With this information, we can configure the GPFSEL1
functionality.
/**
* gpio14 RX gpio15 TX
*/
void uart_gpio_init()
{
register unsigned int r;
/* map UART1 to GPIO pins */
r=*GPFSEL1;
r&=~((7<<12)|(7<<15)); // gpio14, gpio15
r|=(2<<12)|(2<<15); // alt5
*GPFSEL1 = r;
*GPPUD = 0; // enable pins 14 and 15
r=150; while(r--) { asm volatile("nop"); }
*GPPUDCLK0 = (1<<14)|(1<<15);
r=150; while(r--) { asm volatile("nop"); }
*GPPUDCLK0 = 0; // flush GPIO setup
*AUX_MU_CNTL = 3; // enable Tx, Rx
}
In the Raspberry Pi, we first need to choose which pins to enable and then configure them to the desired mode. By referring to the manual, we can understand the specific meanings of setting these register bits.

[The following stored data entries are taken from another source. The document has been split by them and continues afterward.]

### src/ddc_ctrl_regs.vh
// register indices, field positions and reset values of the feature path
`ifndef DDC_CTRL_REGS_VH
`define DDC_CTRL_REGS_VH

// register indices; byte address is four times the index
`define IDX_DIGITAL_PATH   6'h24
`define IDX_DECIMATION     6'h25
`define IDX_MIXER          6'h26
`define IDX_STATUS         6'h28
`define IDX_TUNING_A       6'h2A
`define IDX_TUNING_B       6'h31

// digital_path_config fields
`define POS_AVG_EN         5
`define POS_SEL_HI         4
`define POS_SEL_LO         3
`define POS_FEATURE        2
`define POS_DOWNCONVERTER_ENABLE         1

// decimation_config fields
`define POS_SEL_EN         7
`define POS_RATIO_HI       6
`define POS_RATIO_LO       4
`define POS_REAL           3
`define POS_PH_INV         0

// mixer_config fields
`define POS_GAIN_A_HI      7
`define POS_GAIN_A_LO      6
`define POS_ORST_A         5
`define POS_QMIX_A         4
`define POS_GAIN_B_HI      3
`define POS_GAIN_B_LO      2
`define POS_ORST_B         1
`define POS_QMIX_B         0

// writable bits; all others are reserved and read as zero
`define MASK_DIGITAL_PATH  8'h3E
`define MASK_DECIMATION    8'hF9
`define MASK_MIXER         8'hFF

// reset values
`define RST_DIGITAL_PATH   8'h00
`define RST_DECIMATION     8'h00
`define RST_MIXER          8'h00
`define RST_TUNING         32'h00000000

// filter input routing codes
`define ROUTE_STRAIGHT     2'h0
`define ROUTE_A_BOTH       2'h1
`define ROUTE_B_BOTH       2'h2
`define ROUTE_AVG          2'h3

// mixer gain codes
`define GAIN_3DB           2'h1
`define GAIN_6DB           2'h2

// largest valid decimation ratio code
`define RATIO_MAX          3'h5

// phase step of quarter-rate mixing
`define QUARTER_STEP       32'h40000000

`endif

### src/dual_channel_ddc_control.v
// feature path control of a dual-channel converter: registers, routing, filters
//
// Notes on behaviour
// (RQ1) averaging enabled gives (A+B)/2 stream
// (RQ2) software enables mux, code 11, filter, path
// (RQ3) select routes straight, A both, B both, average
// (RQ4) path select clear bypasses features, set includes
// (RQ5) one enable switches both decimation filters
// (RQ6) select codes act only with enable set
// (RQ7) ratio field: bypass, then 2 to 32
// (RQ8) real output: low-pass only, no mixing
// (RQ9) software zeroes tuning word in real mode
// (RQ10) invert bit negates oscillator phase
// (RQ11) per-channel mixer gain 0, 3, 6 dB
// (RQ12) toggle restarts phase, loads new tuning word
// (RQ13) quarter-rate mixing per channel, complex only
// (RQ14) each channel holds 32-bit tuning word
// (RQ15) reserved bits written zero, ignored by device
// (RQ16) all fields reset to zero
//
// The implementer's own choice: the Avalon-MM register port.
`timescale 1ns/1ps
`include "ddc_ctrl_regs.vh"
module dual_channel_ddc_control #(
    parameter W = 14
) (
    input  wire          clk,
    input  wire          rst_n,
    // register bus
    input  wire [7:0]    avs_address,
    input  wire          avs_read,
    input  wire          avs_write,
    input  wire [31:0]   avs_writedata,
    input  wire [3:0]    avs_byteenable,
    output reg  [31:0]   avs_readdata,
    output wire          avs_waitrequest,
    // samples from the converter cores
    input  wire          sample_valid,
    output wire          sample_ready,
    input  wire [W-1:0]  sample_a,
    input  wire [W-1:0]  sample_b,
    // samples towards the output interface
    output wire          out_valid,
    input  wire          out_ready,
    output wire [W+1:0]  out_i_a,
    output wire [W+1:0]  out_q_a,
    output wire [W+1:0]  out_i_b,
    output wire [W+1:0]  out_q_b
);
    localparam OW = W + 2;      // width of one output word
    localparam BW = 4 * OW;     // width of one buffered entry

    // configuration registers
    reg  [7:0]   digital_path_config;  // routing and path select
    reg  [7:0]   decimation_config;    // ratio, real mode, phase
    reg  [7:0]   mixer_config;         // per-channel mixer controls
    reg  [31:0]  tuning_a;             // oscillator word, channel A
    reg  [31:0]  tuning_b;             // oscillator word, channel B

    // bus handshake state
    reg          bus_ack;              // answer cycle of a request
    reg  [31:0]  next_readdata;        // decoded read value

    // oscillator restart edge detection
    reg          orst_a_prev;          // last seen reset bit A
    reg          orst_b_prev;          // last seen reset bit B

    // buffer and channel wiring
    wire         buf_in_ready;         // buffer can take a word
    wire         chan_valid_a;         // word ready from A
    wire         chan_valid_b;         // word ready from B
    wire [OW-1:0] ch_i_a;
    wire [OW-1:0] ch_q_a;
    wire [OW-1:0] ch_i_b;
    wire [OW-1:0] ch_q_b;
    wire [BW-1:0] buf_out;

    // bus decode
    wire [5:0]   word_index = avs_address[7:2];
    wire         bus_req    = avs_read | avs_write;
    wire         do_write   = avs_write & bus_ack;

    // configuration fields
    wire         avg_enable  = digital_path_config[`POS_AVG_EN];
    wire [1:0]   route_code  = digital_path_config[`POS_SEL_HI:`POS_SEL_LO];
    wire         feature_on  = digital_path_config[`POS_FEATURE];
    wire         ddc_enable  = digital_path_config[`POS_DOWNCONVERTER_ENABLE];
    wire         sel_enable  = decimation_config[`POS_SEL_EN];
    wire [2:0]   ratio       = decimation_config[`POS_RATIO_HI:`POS_RATIO_LO];
    wire         real_mode   = decimation_config[`POS_REAL];
    wire         phase_inv   = decimation_config[`POS_PH_INV];
    wire [1:0]   gain_a      = mixer_config[`POS_GAIN_A_HI:`POS_GAIN_A_LO];
    wire [1:0]   gain_b      = mixer_config[`POS_GAIN_B_HI:`POS_GAIN_B_LO];
    wire         orst_a      = mixer_config[`POS_ORST_A];
    wire         orst_b      = mixer_config[`POS_ORST_B];
    wire         qmix_a      = mixer_config[`POS_QMIX_A];
    wire         qmix_b      = mixer_config[`POS_QMIX_B];
    wire [1:0]   eff_route;    // routing in force
    wire         path_active;  // feature block in path
    wire         decimating;   // filters running

    // merge a byte-enabled write into a word
    function [31:0] merge_bytes;
        input [31:0] old;
        input [31:0] wdata;
        input [3:0]  be;
        integer k;
        begin
            merge_bytes = old;
            for (k = 0; k < 4; k = k + 1) begin
                if (be[k])
                    merge_bytes[8*k +: 8] = wdata[8*k +: 8];
            end
        end
    endfunction

    // mean of two samples
    function [W-1:0] average;
        input [W-1:0] a;
        input [W-1:0] b;
        reg   [W:0]   s;
        begin
            s = {a[W-1], a} + {b[W-1], b};
            average = s[W:1];
        end
    endfunction


    // register bus slave


    // first cycle of every request waits, second answers
    assign avs_waitrequest = bus_req & ~bus_ack;

    // answer strobe
    always @(posedge clk) begin
        if (!rst_n) begin
            bus_ack <= 1'b0;
        end else begin
            bus_ack <= bus_req & ~bus_ack;
        end
    end

    // register writes, reserved bits dropped
    always @(posedge clk) begin
        if (!rst_n) begin
            digital_path_config <= `RST_DIGITAL_PATH;  // RQ16
            decimation_config   <= `RST_DECIMATION;    // RQ16
            mixer_config        <= `RST_MIXER;         // RQ16
            tuning_a            <= `RST_TUNING;        // RQ16
            tuning_b            <= `RST_TUNING;        // RQ16
        end else if (do_write) begin
            case (word_index)
                `IDX_DIGITAL_PATH: begin
                    if (avs_byteenable[0])
                        digital_path_config <= avs_writedata[7:0]
                                             & `MASK_DIGITAL_PATH;  // RQ15
                end
                `IDX_DECIMATION: begin
                    if (avs_byteenable[0])
                        decimation_config <= avs_writedata[7:0]
                                           & `MASK_DECIMATION;  // RQ15
                end
                `IDX_MIXER: begin
                    if (avs_byteenable[0])
                        mixer_config <= avs_writedata[7:0] & `MASK_MIXER;
                end
                `IDX_TUNING_A: begin
                    tuning_a <= merge_bytes(tuning_a, avs_writedata,
                                            avs_byteenable);  // RQ14
                end
                `IDX_TUNING_B: begin
                    tuning_b <= merge_bytes(tuning_b, avs_writedata,
                                            avs_byteenable);  // RQ14
                end
                default: begin
                    // unmapped: write ignored
                end
            endcase
        end
    end

    // read decode
    always @* begin
        case (word_index)
            `IDX_DIGITAL_PATH: next_readdata = {24'h000000, digital_path_config};
            `IDX_DECIMATION:   next_readdata = {24'h000000, decimation_config};
            `IDX_MIXER:        next_readdata = {24'h000000, mixer_config};
            `IDX_TUNING_A:     next_readdata = tuning_a;
            `IDX_TUNING_B:     next_readdata = tuning_b;
            `IDX_STATUS:       next_readdata = {24'h000000, 2'h0,
                                                decimating, path_active,
                                                eff_route, ~buf_in_ready,
                                                out_valid};
            default:           next_readdata = 32'h00000000;
        endcase
    end

    // read data loaded in the wait cycle
    always @(posedge clk) begin
        if (!rst_n) begin
            avs_readdata <= 32'h00000000;
        end else if (avs_read && !bus_ack) begin
            avs_readdata <= next_readdata;
        end
    end


    // oscillator restart on a toggle of its own reset bit


    // last seen reset bits
    always @(posedge clk) begin
        if (!rst_n) begin
            orst_a_prev <= 1'b0;
            orst_b_prev <= 1'b0;
        end else begin
            orst_a_prev <= orst_a;
            orst_b_prev <= orst_b;
        end
    end

    wire restart_a = orst_a ^ orst_a_prev;  // RQ12
    wire restart_b = orst_b ^ orst_b_prev;  // RQ12


    // input routing in front of the filters


    // codes act only when enabled
    assign eff_route = sel_enable ? route_code : `ROUTE_STRAIGHT;  // RQ6

    // averaged stream
    wire [W-1:0] avg_sample = average(sample_a, sample_b);  // RQ1

    // feature block and filter state
    assign path_active = feature_on;                 // RQ4
    assign decimating  = feature_on & ddc_enable;    // RQ5

    reg [W-1:0] route_a;   // sample offered to filter A
    reg [W-1:0] route_b;   // sample offered to filter B

    // filter input mux
    always @* begin
        route_a = sample_a;
        route_b = sample_b;
        if (path_active) begin
            case (eff_route)  // RQ3
                `ROUTE_STRAIGHT: begin
                    // defaults hold
                end
                `ROUTE_A_BOTH: begin
                    route_b = sample_a;
                end
                `ROUTE_B_BOTH: begin
                    route_a = sample_b;
                end
                default: begin
                    // averaged, or straight if off
                    if (avg_enable) begin  // RQ1
                        route_a = avg_sample;
                        route_b = avg_sample;
                    end
                end
            endcase
        end
    end


    // the two downconverters


    // path halts while buffer full
    assign sample_ready = buf_in_ready;

    ddc_channel #(
        .W (W)
    ) channel_a (
        .clk          (clk),
        .rst_n        (rst_n),
        .stall        (~buf_in_ready),
        .in_valid     (sample_valid),
        .in_sample    (route_a),
        .process      (decimating),
        .real_mode    (real_mode),
        .phase_invert (phase_inv),
        .quarter_mix  (qmix_a),
        .gain         (gain_a),
        .ratio        (ratio),
        .osc_restart  (restart_a),
        .tuning       (tuning_a),
        .out_valid    (chan_valid_a),
        .out_i        (ch_i_a),
        .out_q        (ch_q_a)
    );

    ddc_channel #(
        .W (W)
    ) channel_b (
        .clk          (clk),
        .rst_n        (rst_n),
        .stall        (~buf_in_ready),
        .in_valid     (sample_valid),
        .in_sample    (route_b),
        .process      (decimating),
        .real_mode    (real_mode),
        .phase_invert (phase_inv),
        .quarter_mix  (qmix_b),
        .gain         (gain_b),
        .ratio        (ratio),
        .osc_restart  (restart_b),
        .tuning       (tuning_b),
        .out_valid    (chan_valid_b),
        .out_i        (ch_i_b),
        .out_q        (ch_q_b)
    );


    // output buffer


    // channels emit together
    pair_buffer #(
        .WIDTH (BW)
    ) out_buffer (
        .clk       (clk),
        .rst_n     (rst_n),
        .in_valid  (chan_valid_a & chan_valid_b),
        .in_ready  (buf_in_ready),
        .in_data   ({ch_i_a, ch_q_a, ch_i_b, ch_q_b}),
        .out_valid (out_valid),
        .out_ready (out_ready),
        .out_data  (buf_out)
    );

    // unpack the head entry
    assign out_i_a = buf_out[4*OW-1:3*OW];
    assign out_q_a = buf_out[3*OW-1:2*OW];
    assign out_i_b = buf_out[2*OW-1:OW];
    assign out_q_b = buf_out[OW-1:0];

endmodule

4.2 Configuring the Serial Controller
The serial controller needs to be configured. Currently, we are using the AUX serial controller, which is the mini UART. Therefore, some parameter information of the serial port needs to be configured, such as baud rate, bit width, stop bits, etc.
*/
void uart_init()
{
/* initialize UART1 */
*AUX_ENABLE |=1; // enable UART1, AUX mini uart
*AUX_MU_CNTL = 0;
*AUX_MU_LCR = 3; // 8 bits
*AUX_MU_MCR = 0;
*AUX_MU_IER = 0;
*AUX_MU_IIR = 0xc6; // disable interrupts
*AUX_MU_BAUD = 270; // 115200 baud
uart_gpio_init();
}
Currently, the serial port does not need to use interrupts, so data is directly sent and received from the serial port’s FIFO.
Sending Data
/**
* Send a character
*/
void uart_send(unsigned int c) {
/* wait until we can send */
do{asm volatile("nop");}while(!(*AUX_MU_LSR&0x20));
/* write the character to the buffer */
*AUX_MU_IO=c;
}
This checks if there is data in the FIFO; if not, it sends to the serial port’s FIFO.
char uart_getc() {
char r;
/* wait until something is in the buffer */
do{asm volatile("nop");}while(!(*AUX_MU_LSR&0x01));
/* read it and return */
r=(char)(*AUX_MU_IO);
/* convert carriage return to newline */
return r=='\r'? '\n': r;
}
This reads characters from the serial port’s FIFO.
5. Conclusion
From the analysis of the Raspberry Pi 4 hello world program, it describes in detail the process of outputting information to the console via the serial port. The preliminary preparation phase for the C language runtime environment is something that many similar series of chips need to do, while the initialization of peripherals may be related to specific hardware platforms. However, overall, the entire process is quite common. On different chips and architectures, these basic operations need to be performed.
This article describes the system startup process from the perspective of the minimal system. Configuring register parameters requires consulting the manual; thus, extensive reading of the manual is essential for learning to use a chip properly. Only through repeated reading and thoughtful understanding can one use it appropriately. As Ouyang Xiu said in “The Oil Seller”: There is no other way, just that the hands are familiar.